David Gessner, an award winning nature writer best known for his edgy and humorous style and interest in ospreys and Ultimate Frisbee, will read from his work in the Foster Auditorium in the Paterno Library on the campus of Penn State, University Park, at 8:00 p.m. on Monday, February 20.  The lecture is free and open to the public.  Gessner’s most acclaimed work is the book Return of the Osprey (2001) and a sequel about following osprey migration to Cuba and South America, Soaring with Fidel (2007). His work is also closely associated with Cape Cod, including a memoir of his father’s death from cancer, A Wild, Rank Place (1997) and his account of his experiences with the Cape Cod naturalist and writer, John Hay, The Prophet of Dry Hill (2005).  Gessner has also published an account of his experiences as a student writer in Boulder, Colorado, in Under the Devil’s Thumb (1999), and a collection of essays, Sick of Nature (2004), in which he tangles with such topics as the influence of Thoreau on his writing and thinking; his relationship with his teacher, the literary biographer Walter Jackson Bate; and his long quest to win an Ultimate Frisbee national championship.  Gessner’s work has appeared in numerous magazines, including OrionOnEarthThe New York Times Magazine andAmerican Scholar.  His essay about pelicans, “Learning to Surf,” won a John Burroughs Award in 2007 for the best natural history essay of the year. One Orion reviewer characterized Gessner’s writing as “Comical, energetic, and reverentially irreverent.” The Atlanta Journal Constitution called The Tarball Chronicles “a a full-strength antidote to the Kryptonite of corporate greed and ignorance,” and Publisher’s Weekly dubbed it “Brilliant.”

Monday, February 6, 2012

Blog Entry Five: Experimental Revision

For the fifth blog entry were gonna fiddle around with what you might call "experimental revision." Sometimes these experimental revisions work and sometimes they don't, but it's an approach a lot of writers use when trying to see what craft elements will suit their story best. Sometimes, you don't know until you try it and even if your experiment fails, you'll be all the more sure that your craft decisions were the right ones.

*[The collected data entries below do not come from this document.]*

## src/rtl/gpio_pkg.sv

```systemverilog
// gpio_pkg: shared FSM state/phase types and default window, edge-threshold and loss-count constants
package gpio_pkg;
  typedef enum logic {ACQ, TRACK} state_t;
  typedef logic [1:0] phase_t;
  localparam int WIN_LOG2 = 6;
  localparam int MIN_EDGES = 4;
  localparam int LOSS_WINDOWS = 2;
endpackage

```

## src/rtl/gpio_edge_hist.sv

```systemverilog
// gpio_edge_hist: per-phase saturating edge counters with lowest-index argmax; in clk/rst/en/clr/e[3:0], out peak/peak_cnt
module gpio_edge_hist
  import gpio_pkg::*;
#(
  parameter int WIN_LOG2 = gpio_pkg::WIN_LOG2
) (
  input  logic              clk,
  input  logic              rst,
  input  logic              en,
  input  logic              clr,
  input  logic [3:0]        e,
  output phase_t            peak,
  output logic [WIN_LOG2:0] peak_cnt
);
  localparam int CW = WIN_LOG2 + 1;
  logic [CW-1:0] cnt [4];
  always_ff @(posedge clk or posedge rst)
    if (rst) for (int k = 0; k < 4; k++) cnt[k] <= '0;
    else if (en) for (int k = 0; k < 4; k++) cnt[k] <= clr ? CW'(e[k]) : &cnt[k] ? cnt[k] : cnt[k] + CW'(e[k]);
  always_comb begin
    peak = '0;
    peak_cnt = cnt[0];
    for (int k = 1; k < 4; k++)
      if (cnt[k] > peak_cnt) begin
        peak = phase_t'(k);
        peak_cnt = cnt[k];
      end
  end
endmodule

```

## src/rtl/gpio_phase_picker.sv

```systemverilog
// gpio_phase_picker: 4-phase oversampled data recovery; in clk/rst/en/samp[3:0], out dout/dout_valid/phase_sel/locked/phase_wrap
module gpio_phase_picker
  import gpio_pkg::*;
#(
  parameter int WIN_LOG2     = gpio_pkg::WIN_LOG2,
  parameter int MIN_EDGES    = gpio_pkg::MIN_EDGES,
  parameter int LOSS_WINDOWS = gpio_pkg::LOSS_WINDOWS
) (
  input  logic       clk,
  input  logic       rst,
  input  logic       en,
  input  logic [3:0] samp,
  output logic       dout,
  output logic       dout_valid,
  output logic [1:0] phase_sel,
  output logic       locked,
  output logic       phase_wrap
);
  localparam int LW = $clog2(LOSS_WINDOWS + 1);
  logic [3:0] s1, e;
  logic p3, dec, valid, wrap;
  logic [WIN_LOG2-1:0] wcnt;
  logic [LW-1:0] loss, loss_n;
  logic [WIN_LOG2:0] peak_cnt;
  state_t state, state_n;
  phase_t peak, ps_n;
  assign e = {s1[3:1] ^ s1[2:0], s1[0] ^ p3};
  assign dec = en & (&wcnt);
  assign valid = peak_cnt >= (WIN_LOG2 + 1)'(MIN_EDGES);
  assign locked = state == TRACK;
  assign wrap = (phase_sel == 2'd3 && ps_n == 2'd0) || (phase_sel == 2'd0 && ps_n == 2'd3);
  gpio_edge_hist #(.WIN_LOG2(WIN_LOG2)) u_hist (
    .clk(clk), .rst(rst), .en(en), .clr(dec), .e(e), .peak(peak), .peak_cnt(peak_cnt)
  );
  always_comb begin
    state_n = state;
    loss_n = loss;
    ps_n = phase_sel;
    if (dec && valid) begin
      state_n = TRACK;
      loss_n = '0;
      ps_n = peak + 2'd2;
    end else if (dec && state == TRACK) begin
      loss_n = loss + 1'b1;
      if (loss_n >= LW'(LOSS_WINDOWS)) begin
        state_n = ACQ;
        loss_n = '0;
      end
    end
  end
  always_ff @(posedge clk or posedge rst)
    if (rst) state <= ACQ;
    else if (en) state <= state_n;
  always_ff @(posedge clk or posedge rst)
    if (rst) begin
      s1 <= '0;
      p3 <= 1'b0;
      wcnt <= '0;
      loss <= '0;
      phase_sel <= '0;
      dout <= 1'b0;
      dout_valid <= 1'b0;
      phase_wrap <= 1'b0;
    end else begin
      dout_valid <= locked & en;
      phase_wrap <= wrap;
      if (en) begin
        s1 <= samp;
        p3 <= s1[3];
        wcnt <= wcnt + 1'b1;
        loss <= loss_n;
        phase_sel <= ps_n;
        dout <= s1[phase_sel];
      end
    end
endmodule

```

Here's what I want you to do: pick a chunk of your nonfiction essay; it can be a paragraph or the whole essay, if you like, whatever works best for you and your experiment. I then want you to do ONE of the following:

1. Change the tense. If your essay is in past tense see what it will work in present tense or vice versa. OR you could try to only change the tense of specific sections if you like.
2. Change the perspective. If you are writing in 1st person, see what it would sound like in 2nd person direct address.
3. Play with dialogue formatting. The formatting of dialogue has a profound effect on reading. You can eliminate your quotation marks a la Cormac McCarthy, or you could try putting dialogue into free, indirect discourse. You could try writing dialogue in order to mimic an accent (like Jonathan Safran Foer does in Everything Is Illuminated). Think of how the dialogue of one your favorite books is used and try to mimic that style, if you like. There are an infinite number of ways to format and manipulate dialogue. Try one!
4. Play with the order of events or ideas. If your piece is told chronologically, try mixing it up to jump around in time, or vice versa. Try rearranging the order of your ideas in a single paragraph so the logic flows better. Include section breaks and add in transitions to improve pacing.

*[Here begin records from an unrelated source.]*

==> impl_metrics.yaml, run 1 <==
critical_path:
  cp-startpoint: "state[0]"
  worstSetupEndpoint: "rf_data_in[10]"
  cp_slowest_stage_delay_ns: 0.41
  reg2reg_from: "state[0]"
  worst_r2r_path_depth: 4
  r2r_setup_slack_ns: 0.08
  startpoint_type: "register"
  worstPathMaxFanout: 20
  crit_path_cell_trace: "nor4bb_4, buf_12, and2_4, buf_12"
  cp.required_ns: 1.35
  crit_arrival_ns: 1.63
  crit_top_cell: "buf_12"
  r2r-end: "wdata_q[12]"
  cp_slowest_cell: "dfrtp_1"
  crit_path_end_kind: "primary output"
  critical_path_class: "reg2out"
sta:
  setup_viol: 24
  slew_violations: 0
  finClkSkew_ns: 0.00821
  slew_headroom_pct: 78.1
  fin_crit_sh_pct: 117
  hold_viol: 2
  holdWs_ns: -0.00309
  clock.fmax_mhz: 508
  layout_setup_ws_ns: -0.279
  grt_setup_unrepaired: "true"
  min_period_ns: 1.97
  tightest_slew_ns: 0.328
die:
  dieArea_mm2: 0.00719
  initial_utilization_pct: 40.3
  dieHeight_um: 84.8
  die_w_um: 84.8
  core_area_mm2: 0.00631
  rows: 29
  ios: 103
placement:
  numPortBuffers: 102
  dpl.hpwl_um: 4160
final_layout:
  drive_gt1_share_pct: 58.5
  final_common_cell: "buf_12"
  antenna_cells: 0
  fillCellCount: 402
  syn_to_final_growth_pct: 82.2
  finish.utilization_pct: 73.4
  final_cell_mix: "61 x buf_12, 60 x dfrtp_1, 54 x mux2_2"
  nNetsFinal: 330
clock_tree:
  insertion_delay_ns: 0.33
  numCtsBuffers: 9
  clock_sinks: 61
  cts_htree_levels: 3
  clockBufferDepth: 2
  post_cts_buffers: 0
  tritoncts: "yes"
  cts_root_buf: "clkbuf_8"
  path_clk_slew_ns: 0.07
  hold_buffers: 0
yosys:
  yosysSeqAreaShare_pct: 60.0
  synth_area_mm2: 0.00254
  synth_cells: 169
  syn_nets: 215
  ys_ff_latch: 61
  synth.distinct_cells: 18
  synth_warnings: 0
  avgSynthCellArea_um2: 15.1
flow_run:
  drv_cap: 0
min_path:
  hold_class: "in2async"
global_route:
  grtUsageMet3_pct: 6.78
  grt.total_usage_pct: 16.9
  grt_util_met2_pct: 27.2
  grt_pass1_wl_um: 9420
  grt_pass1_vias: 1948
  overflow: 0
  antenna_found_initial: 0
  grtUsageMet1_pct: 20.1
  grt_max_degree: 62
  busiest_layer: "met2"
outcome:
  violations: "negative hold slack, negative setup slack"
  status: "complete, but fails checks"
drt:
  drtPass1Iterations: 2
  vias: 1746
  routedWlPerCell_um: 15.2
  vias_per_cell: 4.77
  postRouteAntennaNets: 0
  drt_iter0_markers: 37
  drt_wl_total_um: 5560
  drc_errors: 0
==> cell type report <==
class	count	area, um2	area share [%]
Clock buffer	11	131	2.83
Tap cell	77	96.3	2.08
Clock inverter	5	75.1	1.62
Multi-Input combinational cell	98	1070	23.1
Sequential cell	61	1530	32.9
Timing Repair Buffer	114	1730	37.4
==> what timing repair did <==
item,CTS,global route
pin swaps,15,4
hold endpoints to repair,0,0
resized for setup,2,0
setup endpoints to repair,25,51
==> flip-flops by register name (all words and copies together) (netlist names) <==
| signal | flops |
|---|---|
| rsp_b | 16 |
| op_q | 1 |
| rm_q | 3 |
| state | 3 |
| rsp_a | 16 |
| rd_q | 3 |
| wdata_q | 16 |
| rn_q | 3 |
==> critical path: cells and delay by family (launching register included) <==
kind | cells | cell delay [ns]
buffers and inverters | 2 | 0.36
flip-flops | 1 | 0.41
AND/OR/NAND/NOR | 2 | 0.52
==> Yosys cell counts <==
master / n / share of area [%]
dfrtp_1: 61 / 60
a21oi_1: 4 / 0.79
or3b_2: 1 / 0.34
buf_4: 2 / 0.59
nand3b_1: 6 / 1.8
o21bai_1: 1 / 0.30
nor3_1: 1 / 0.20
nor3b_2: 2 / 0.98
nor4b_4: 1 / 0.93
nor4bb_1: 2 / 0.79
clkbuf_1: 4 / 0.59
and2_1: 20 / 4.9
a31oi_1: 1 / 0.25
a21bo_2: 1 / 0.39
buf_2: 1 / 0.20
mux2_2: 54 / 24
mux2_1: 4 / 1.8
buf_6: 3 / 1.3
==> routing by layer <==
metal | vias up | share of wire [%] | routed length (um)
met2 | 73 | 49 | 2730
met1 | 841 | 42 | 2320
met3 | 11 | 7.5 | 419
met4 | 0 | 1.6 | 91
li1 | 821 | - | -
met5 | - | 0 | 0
[config.mk]
export PLATFORM = sky130hd
export DESIGN_NAME = stopwatch_controller
export DESIGN_NICKNAME = d
export VERILOG_FILES = /design/src/rtl/stopwatch_pkg.sv /design/src/rtl/stopwatch_time_counter.sv /design/src/rtl/stopwatch_controller.sv
export SDC_FILE = /design/constraint.sdc
export NUM_CORES = 1
export LEC_CHECK = 0
export CAP_MARGIN = 20
export CORE_MARGIN = 4
export CORE_UTILIZATION = 55
export CTS_CLUSTER_SIZE = 12
export DETAILED_ROUTE_END_ITERATION = 16
export HOLD_SLACK_MARGIN = 0.02
export PLACE_DENSITY = 0.88
export SYNTH_ARGS = -nofsm -noshare
export SYNTH_HDL_FRONTEND = slang
export SYNTH_SLANG_ARGS = --single-unit
[constraint.sdc]
create_clock -name clk -period 3.1 [get_ports clk]
set_clock_uncertainty 0.1 [all_clocks]
set_input_delay 0.31 -clock clk [delete_from_list [all_inputs] [get_ports clk]]
set_output_delay 0.31 -clock clk [all_outputs]
set_load 0.1 [all_outputs]
$ cat src/rtl/pipeline_stage_chain.sv
// Parametrised chain of inter-stage pipeline registers with per-stage stall/flush,
// bubble insertion, debug single-step, sticky halt freeze and cycle/retire counters.
module pipeline_stage_chain #(
  parameter int STAGES  = 4,
  parameter int DATA_SZ = 64,
  parameter int CNT_SZ  = 32
) (
  input  logic                        i_clk,
  input  logic                        i_reset,
  input  logic                        i_enable,
  input  logic                        i_step_mode,
  input  logic                        i_step,
  input  logic                        i_valid,
  input  logic                        i_halt,
  input  logic [STAGES-1:0]           i_stall,
  input  logic [STAGES-1:0]           i_flush,
  input  logic [STAGES*DATA_SZ-1:0]   i_stage_d,
  output logic [STAGES*DATA_SZ-1:0]   o_stage_q,
  output logic [STAGES-1:0]           o_valid,
  output logic                        o_advance,
  output logic                        o_halt,
  output logic [CNT_SZ-1:0]           o_cycle_cnt,
  output logic [CNT_SZ-1:0]           o_retired_cnt
);

  localparam int LAST = STAGES - 1;

  logic [DATA_SZ-1:0] data_q [STAGES];
  logic [STAGES-1:0]  valid_q;
  logic [STAGES-1:0]  halt_q;
  logic               halt_sticky;
  logic [CNT_SZ-1:0]  cycle_cnt;
  logic [CNT_SZ-1:0]  retired_cnt;

  logic               advance;
  logic [STAGES-1:0]  hold;
  logic [STAGES-1:0]  up_hold;
  logic [STAGES-1:0]  src_valid;
  logic [STAGES-1:0]  src_halt;
  logic               load_last;
  logic               retire;
  logic               halt_set;

  assign advance = i_enable & ~halt_sticky & (~i_step_mode | i_step);

  // A stall anywhere downstream freezes this register as well.
  always_comb begin
    hold      = '0;
    up_hold   = '0;
    src_valid = '0;
    src_halt  = '0;
    hold[LAST] = i_stall[LAST];
    for (int k = LAST - 1; k >= 0; k--) begin
      hold[k] = i_stall[k] | hold[k+1];
    end
    src_valid[0] = i_valid;
    src_halt[0]  = i_halt;
    for (int k = 1; k < STAGES; k++) begin
      up_hold[k]   = hold[k-1];
      src_valid[k] = valid_q[k-1];
      src_halt[k]  = halt_q[k-1];
    end
  end

  assign load_last = ~i_flush[LAST] & ~hold[LAST] & ~up_hold[LAST];
  assign retire    = advance & ~i_flush[LAST] & ~hold[LAST] & valid_q[LAST];
  assign halt_set  = advance & load_last & src_valid[LAST] & src_halt[LAST];

  always_ff @(posedge i_clk or negedge i_reset) begin
    if (!i_reset) begin
      for (int k = 0; k < STAGES; k++) begin
        data_q[k] <= '0;
      end
      valid_q     <= '0;
      halt_q      <= '0;
      halt_sticky <= 1'b0;
      cycle_cnt   <= '0;
      retired_cnt <= '0;
    end else if (advance) begin
      for (int k = 0; k < STAGES; k++) begin
        if (i_flush[k]) begin
          data_q[k]  <= '0;
          valid_q[k] <= 1'b0;
          halt_q[k]  <= 1'b0;
        end else if (hold[k]) begin
          data_q[k]  <= data_q[k];
          valid_q[k] <= valid_q[k];
          halt_q[k]  <= halt_q[k];
        end else if (up_hold[k]) begin
          data_q[k]  <= '0;
          valid_q[k] <= 1'b0;
          halt_q[k]  <= 1'b0;
        end else begin
          data_q[k]  <= i_stage_d[k*DATA_SZ +: DATA_SZ];
          valid_q[k] <= src_valid[k];
          halt_q[k]  <= src_halt[k];
        end
      end
      if (halt_set) begin
        halt_sticky <= 1'b1;
      end
      if (cycle_cnt != '1) begin
        cycle_cnt <= cycle_cnt + CNT_SZ'(1);
      end
      if (retire && (retired_cnt != '1)) begin
        retired_cnt <= retired_cnt + CNT_SZ'(1);
      end
    end
  end

  for (genvar k = 0; k < STAGES; k++) begin : g_out
    assign o_stage_q[k*DATA_SZ +: DATA_SZ] = data_q[k];
  end

  assign o_valid       = valid_q;
  assign o_advance     = advance;
  assign o_halt        = halt_sticky;
  assign o_cycle_cnt   = cycle_cnt;
  assign o_retired_cnt = retired_cnt;

endmodule
`src/rtl/register_file.sv`:
```
// register_file: 32 x XLEN architectural integer register file.
// One write port fed by writeback, two combinational read ports for decode,
// a debug read port that always shows stored state, and a committed-write counter.
// Optional build macro: REGFILE_BYPASS_EN enables same-cycle write-to-read
// forwarding on RD1/RD2; DbgRD never forwards.
module register_file #(
    parameter int unsigned XLEN  = 32,
    parameter int unsigned NREG  = 32,
    parameter int unsigned CNT_W = 32
) (
    input  logic                     clk,
    input  logic                     rst,
    input  logic                     RegWriteW,
    input  logic [$clog2(NREG)-1:0]  RdW,
    input  logic [XLEN-1:0]          ResultW,
    input  logic [$clog2(NREG)-1:0]  A1,
    input  logic [$clog2(NREG)-1:0]  A2,
    output logic [XLEN-1:0]          RD1,
    output logic [XLEN-1:0]          RD2,
    input  logic [$clog2(NREG)-1:0]  DbgA,
    output logic [XLEN-1:0]          DbgRD,
    output logic [CNT_W-1:0]         WriteCount
);

    localparam int unsigned AW = $clog2(NREG);

    logic [XLEN-1:0]  regs [NREG];
    logic [CNT_W-1:0] write_count;
    logic             write_fire;

    // A write commits only when enabled and not aimed at the hardwired x0
    always_comb begin
        write_fire = RegWriteW && (RdW != '0);
    end

    // Register array and counter update; reset wins over a same-cycle write
    always_ff @(posedge clk) begin
        if (rst) begin
            for (int unsigned i = 0; i < NREG; i++) begin
                regs[i] <= '0;
            end
            write_count <= '0;
        end else if (write_fire) begin
            regs[RdW]   <= ResultW;
            write_count <= write_count + CNT_W'(1);
        end
    end

    // Decode read ports: stored value, optionally forwarded, x0 forced to zero last
    always_comb begin
        RD1 = regs[A1];
        RD2 = regs[A2];
`ifdef REGFILE_BYPASS_EN
        if (write_fire && (A1 == RdW)) begin
            RD1 = ResultW;
        end
        if (write_fire && (A2 == RdW)) begin
            RD2 = ResultW;
        end
`endif
        if (A1 == AW'(0)) begin
            RD1 = '0;
        end
        if (A2 == AW'(0)) begin
            RD2 = '0;
        end
    end

    // Debug port shows committed state only, never the in-flight write
    always_comb begin
        DbgRD = regs[DbgA];
        if (DbgA == AW'(0)) begin
            DbgRD = '0;
        end
    end

    // Counter is exposed directly; it wraps naturally at 2^CNT_W
    always_comb begin
        WriteCount = write_count;
    end

endmodule

```
`config.mk`:
```
export PLATFORM = sky130hd
export DESIGN_NAME = register_file
export DESIGN_NICKNAME = d
export VERILOG_FILES = /design/src/rtl/register_file.sv
export SDC_FILE = /design/constraint.sdc
export NUM_CORES = 2
export LEC_CHECK = 0
export CORE_ASPECT_RATIO = 1.2
export CORE_MARGIN = 2
export CORE_UTILIZATION = 35
export DETAILED_ROUTE_END_ITERATION = 7
export GPL_TIMING_DRIVEN = 0
export PLACE_DENSITY = 0.48
export SLEW_MARGIN = 10
export SYNTH_ARGS = -nofsm -noshare
export SYNTH_HDL_FRONTEND = slang
export SYNTH_SLANG_ARGS = --single-unit
```
`constraint.sdc`:
```
create_clock -name clk -period 4.1 [get_ports clk]
set_input_delay 0.41 -clock clk [delete_from_list [all_inputs] [get_ports clk]]
set_output_delay 0.41 -clock clk [all_outputs]
set_load 0.02 [all_outputs]
```
==> Yosys cells after proc, flatten, opt, wreduce, memory -nomap -nowiden <==
Memory sizes are Yosys's and may differ from the RTL's.
Index checks and enable logic that the tools add are counted.
{ "op_classes": {"n_mux": 11, "n_addsub": 1, "reduce_logical": 6} }
{ "ops": {"columns": ["cell", "n"], "rows": [
  ["two-way mux 32 bit", 4],
  ["adder 32 x 1 -> 32 bit (second input constant)", 1],
  ["OR reduction 32 bit", 1],
  ["zero test 5 bit", 3],
  ["two-way mux 1 bit", 6],
  ["two-way mux 5 bit", 1],
  ["nonzero test 5 bit", 1],
  ["logical AND 1 bit", 1]
]} }
{ "totals": {"mem_bits_rw": 1024, "mem_count": 1, "word_cells": 20, "ff_bits": 32, "in_bits": 55} }
{ "mem_list": {"columns": ["memory", "depth", "width", "rd", "rd_ports_with_merged_regs", "wr", "line", "text"], "rows": [
  ["regs", 32, 32, 3, 0, 32, "27", "logic [XLEN-1:0] regs [NREG];"]
]} }

==> Longest topological paths before layout <==
{ "depth": {"word_depth": 7, "mapped_depth": 8} }

==> Least setup slack after synthesis <==
Ideal clock, no wire load.
{ "synth_timing": {"kind": "input port to output port", "from": "in A2[0]", "to": "out RD2[12]", "arrival_time_ns": 2.159, "required_time_ns": 3.690, "path_stages": 7, "slack_ns": 1.531, "path_cell_list": "clkbuf_2 -> buf_2 -> buf_4 -> buf_2 -> mux4_2 -> a22oi_1 -> a31oi_1"} }
{ "synth_between": {"elab_chain_len": 2, "elab_cells_between_ends": 3} }
{ "synth_rtl": {"columns": ["item", "line", "text"], "rows": [
  ["start, declared", "17", "input logic [$clog2(NREG)-1:0] A2,"],
  ["memory (32 x 32 bit) / zero test 5 bit (equally long branches)", null, null],
  ["two-way mux 32 bit (*)", "64", "if (A2 == AW'(0)) begin"],
  ["end, declared", "19", "output logic [XLEN-1:0] RD2,"]
]} }
Mark *: on every way between the ends. The rest lies on a longest branch, timed or not.

==> Worst setup path after layout <==
{ "layout_timing": {"from": "in A2[2]", "to": "out RD2[13]"} }
The elaborated chain is that of the path after synthesis.

==> flow_summary.ini <==
[yosys]
synth_common_cells = edfxtp_1 (1024), and2_1 (995), mux4_2 (652), mux2i_1 (431), clkbuf_1 (319)
syn-cell-area_um2 = 64520
synth-seq-cells = 1056
yosysMostFrequentCell = edfxtp_1
async_flop_share = 0
seq_area_frac_synth = 0.4866
synth_top_flop_cell = edfxtp_1
ys_types = 58
syn_inst = 4486
syn-mean-instance-area_um2 = 14.38
synth_area_leaders = edfxtp_1 (48%), mux4_2 (23%), and2_1 (9.6%)
ys_warn_count = 0
netlist.area_leader.share = 0.4766
synth_edf_count = 1024
synth.largest_area_cell = edfxtp_1

[critical_path]
crit_family = buffers and inverters
worstReg2RegStart = WriteCount[9]
reg2regPathDepth = 5
cp.depth = 8
path_cells = dlygate4sd2_1, buf_4, buf_6, clkbuf_4, mux4_2, o21ai_1, a31oi_4, clkdlybuf4s50_1
crit_slowest_cell = clkdlybuf4s50_1
endpoint_kind = output port
worstReg2RegEnd = WriteCount[29]
cp_slowest_stage_delay_ps = 640
crit_required_ps = 3690
path_class = in -> out
setup.worst_path.end = RD2[13]
cp_num_buf_inv = 5
critical_path_arrival_ps = 3810
cp-startpoint = A2[2]
start_kind = input pin
r2r_slack_ps = 1960
crit_fanout = 10

[global_route]
groute.layer.met1.usage = 0.4278
top_usage_layer = met2
grt_pass1_wl_um = 439000
grtUsageTotal = 0.3527
grt_pass1_vias = 46970
grt_max_degree = 33
grt_use_met3 = 0.09008
grt_use_met2 = 0.5611
antenna_found_initial = 27
gr-total-overflow = 0

[clock_network]
tritoncts = built
cts_sinks = 1056
cts_buffers = 134
h-tree-depth = 4
clockBufferDepth = 3
clk_latency_ps = 830
path_clk_slew_ps = 60
cts-root-buf = clkbuf_16

[route]
routedWlPerCell_um = 45.46
postRouteAntennaNets = 0
drt_pass1_iterations = 8
drc = 0
drt_iter0_drc = 7004
num_vias = 48320
route.final.wire_length_um = 335900
via_per_inst = 6.539

[timing]
layout_setup_ws_ps = -122.1
grt_setup_unrepaired = no
hold_violations = 0
tightest_slew_ps = 1419
maxSlewViolCount = 0
relSlewSlack = 0.05396
finalSetupViolations = 37
fmax_mhz = 236.8
fin_crit_ps = 4222
hold_slack_ps = 359.7
timing.final.crit_share = 1.030
skew_ps = 23.43

[place]
io_buffers = 170
dp.cells = 7135
place_area_um2 = 69750
pre_cts_ws_ps = -2229
dp_hpwl_um = 240400
routabilityCongestion = 0.9832

[floorplan]
ios = 183
core_area_um2 = 183100
die_w_um = 395.9
dieArea_um2 = 187800
start_util = 0.3523
row_count = 172
die_y_um = 474.3

[cells_and_area]
finalCoreUtilization = 0.4106
fin_nets = 4892
postLayoutCellArea_um2 = 75190
fin_cells = 7390
fillers = 16910
area_delta_synth_final_pct = 16.55
layout-drive-gt1-share = 0.2600

[run_status]
status = finished with violations
violations = negative setup slack

[min_path]
min_path_type = in -> reg

[power]
leakage_nw = 26.05
peakVddDrop_mv = 0.5334
power.density_nw_per_um2 = 407.8

[run]
max_cap_violations = 0
logic make-up (layout without fill, tap and decap cells):
group / after synthesis / count (layout) / synth area share
buf+inv: 514 / 935 / 0.03547
fa+ha+maj: 1 / 1 / 0.0001939
xor+xnor: 5 / 5 / 0.0006788
mux: 1122 / 1122 / 0.3013
simple gates: 1325 / 1325 / 0.1221
flops: 1056 / 1056 / 0.4866
other cells: 1 / 48 / 0.00005813
compound gates: 462 / 462 / 0.05362
routing by layer:
| layer | wire [um] | share of wire |
|---|---|---|
| met1 | 121800 | 0.36 |
| met2 | 155400 | 0.46 |
| met3 | 33860 | 0.10 |
| met4 | 24770 | 0.074 |
| met5 | 156 | 0.00046 |
worst min-delay path by stage:
stage / start / cells past startpoint / end
6_report: rst / 3 / WriteCount[31]
5_1_grt: rst / 3 / WriteCount[31]
4_1_cts: rst / 3 / WriteCount[31]
3_5_place_dp: WriteCount[26] / 2 / WriteCount[26]
3_3_place_gp: WriteCount[6] / 2 / WriteCount[6]
2_1_floorplan: WriteCount[8] / 2 / WriteCount[8]
registers in the layout, summed over array words and instances, names as in the netlist:
name,count
WriteCount,32
regs,1024
what timing repair did:
item	in CTS	in global routing
endpoints found under the setup margin	96	43
cloned	0	0
gates resized for setup	365	41
setup buffers	1	0
hold buffers	0	0
hold endpoints to repair	0	0
worst min-delay path, cell delays in order:
cell	delay [ps]
clkdlybuf4s50_1	460
nor2b_1	130
mux2_2	150
through the flow:
stage	setup TNS, ps	total power [mW]
floorplan	0	15.78
global placement	-439260	18.37
detailed placement	-173510	18.42
CTS	0	30.43
global route	0	31.05
finish	-1946	30.66
power breakdown:
group	internal (mW)	total (mW)	switching [mW]
logic	2.11	5.64	3.54
clock network	6.98	12.1	5.16
registers	12.4	12.9	0.451
cell type report:
| cell class | instances | area, um2 | area share |
|---|---|---|---|
| multi-input cells | 2947 | 31610 | 0.4204 |
| flip-flops and latches | 1056 | 31390 | 0.4175 |
| clock buffers | 171 | 3682 | 0.04897 |
| well taps | 2436 | 3048 | 0.04054 |
| plain buffers | 509 | 2796 | 0.03719 |
| repair buffers | 183 | 1962 | 0.02609 |
| clock inverters | 67 | 635.6 | 0.008453 |
| diodes | 16 | 40.04 | 0.0005325 |
| inverters | 5 | 28.78 | 0.0003827 |
cells in the final DEF (no fill, tap or decap), types with 32 or more instances in the layout:
cell type and instances:
edfxtp_1 1024, and2_1 995, mux4_2 652, mux2i_1 431, clkbuf_1 264, clkbuf_16 142
clkdlybuf4s50_1 138, nand2_1 133, a221o_1 94, buf_2 77, buf_4 73, a221oi_1 59
a22oi_1 57, clkbuf_2 52, a31oi_1 46, o21ai_0 43, mux2_2 38, dfxtp_1 32
buf_6 32, a21oi_1 32, nor2_1 32, conb_1 32
No activity file was read; power rests on OpenSTA's default activity.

Again, choose only ONE of these elements to experiment with to see if such a change would improve your essay. In your blog entry, please include BOTH the original excerpt as well as the changed excerpt.
Then, at the end, briefly state whether you will stick with the change or not. Why? How did this experiment affect your essay? Did it make the action awkward, confusing? Did it help further develop character or improve pacing?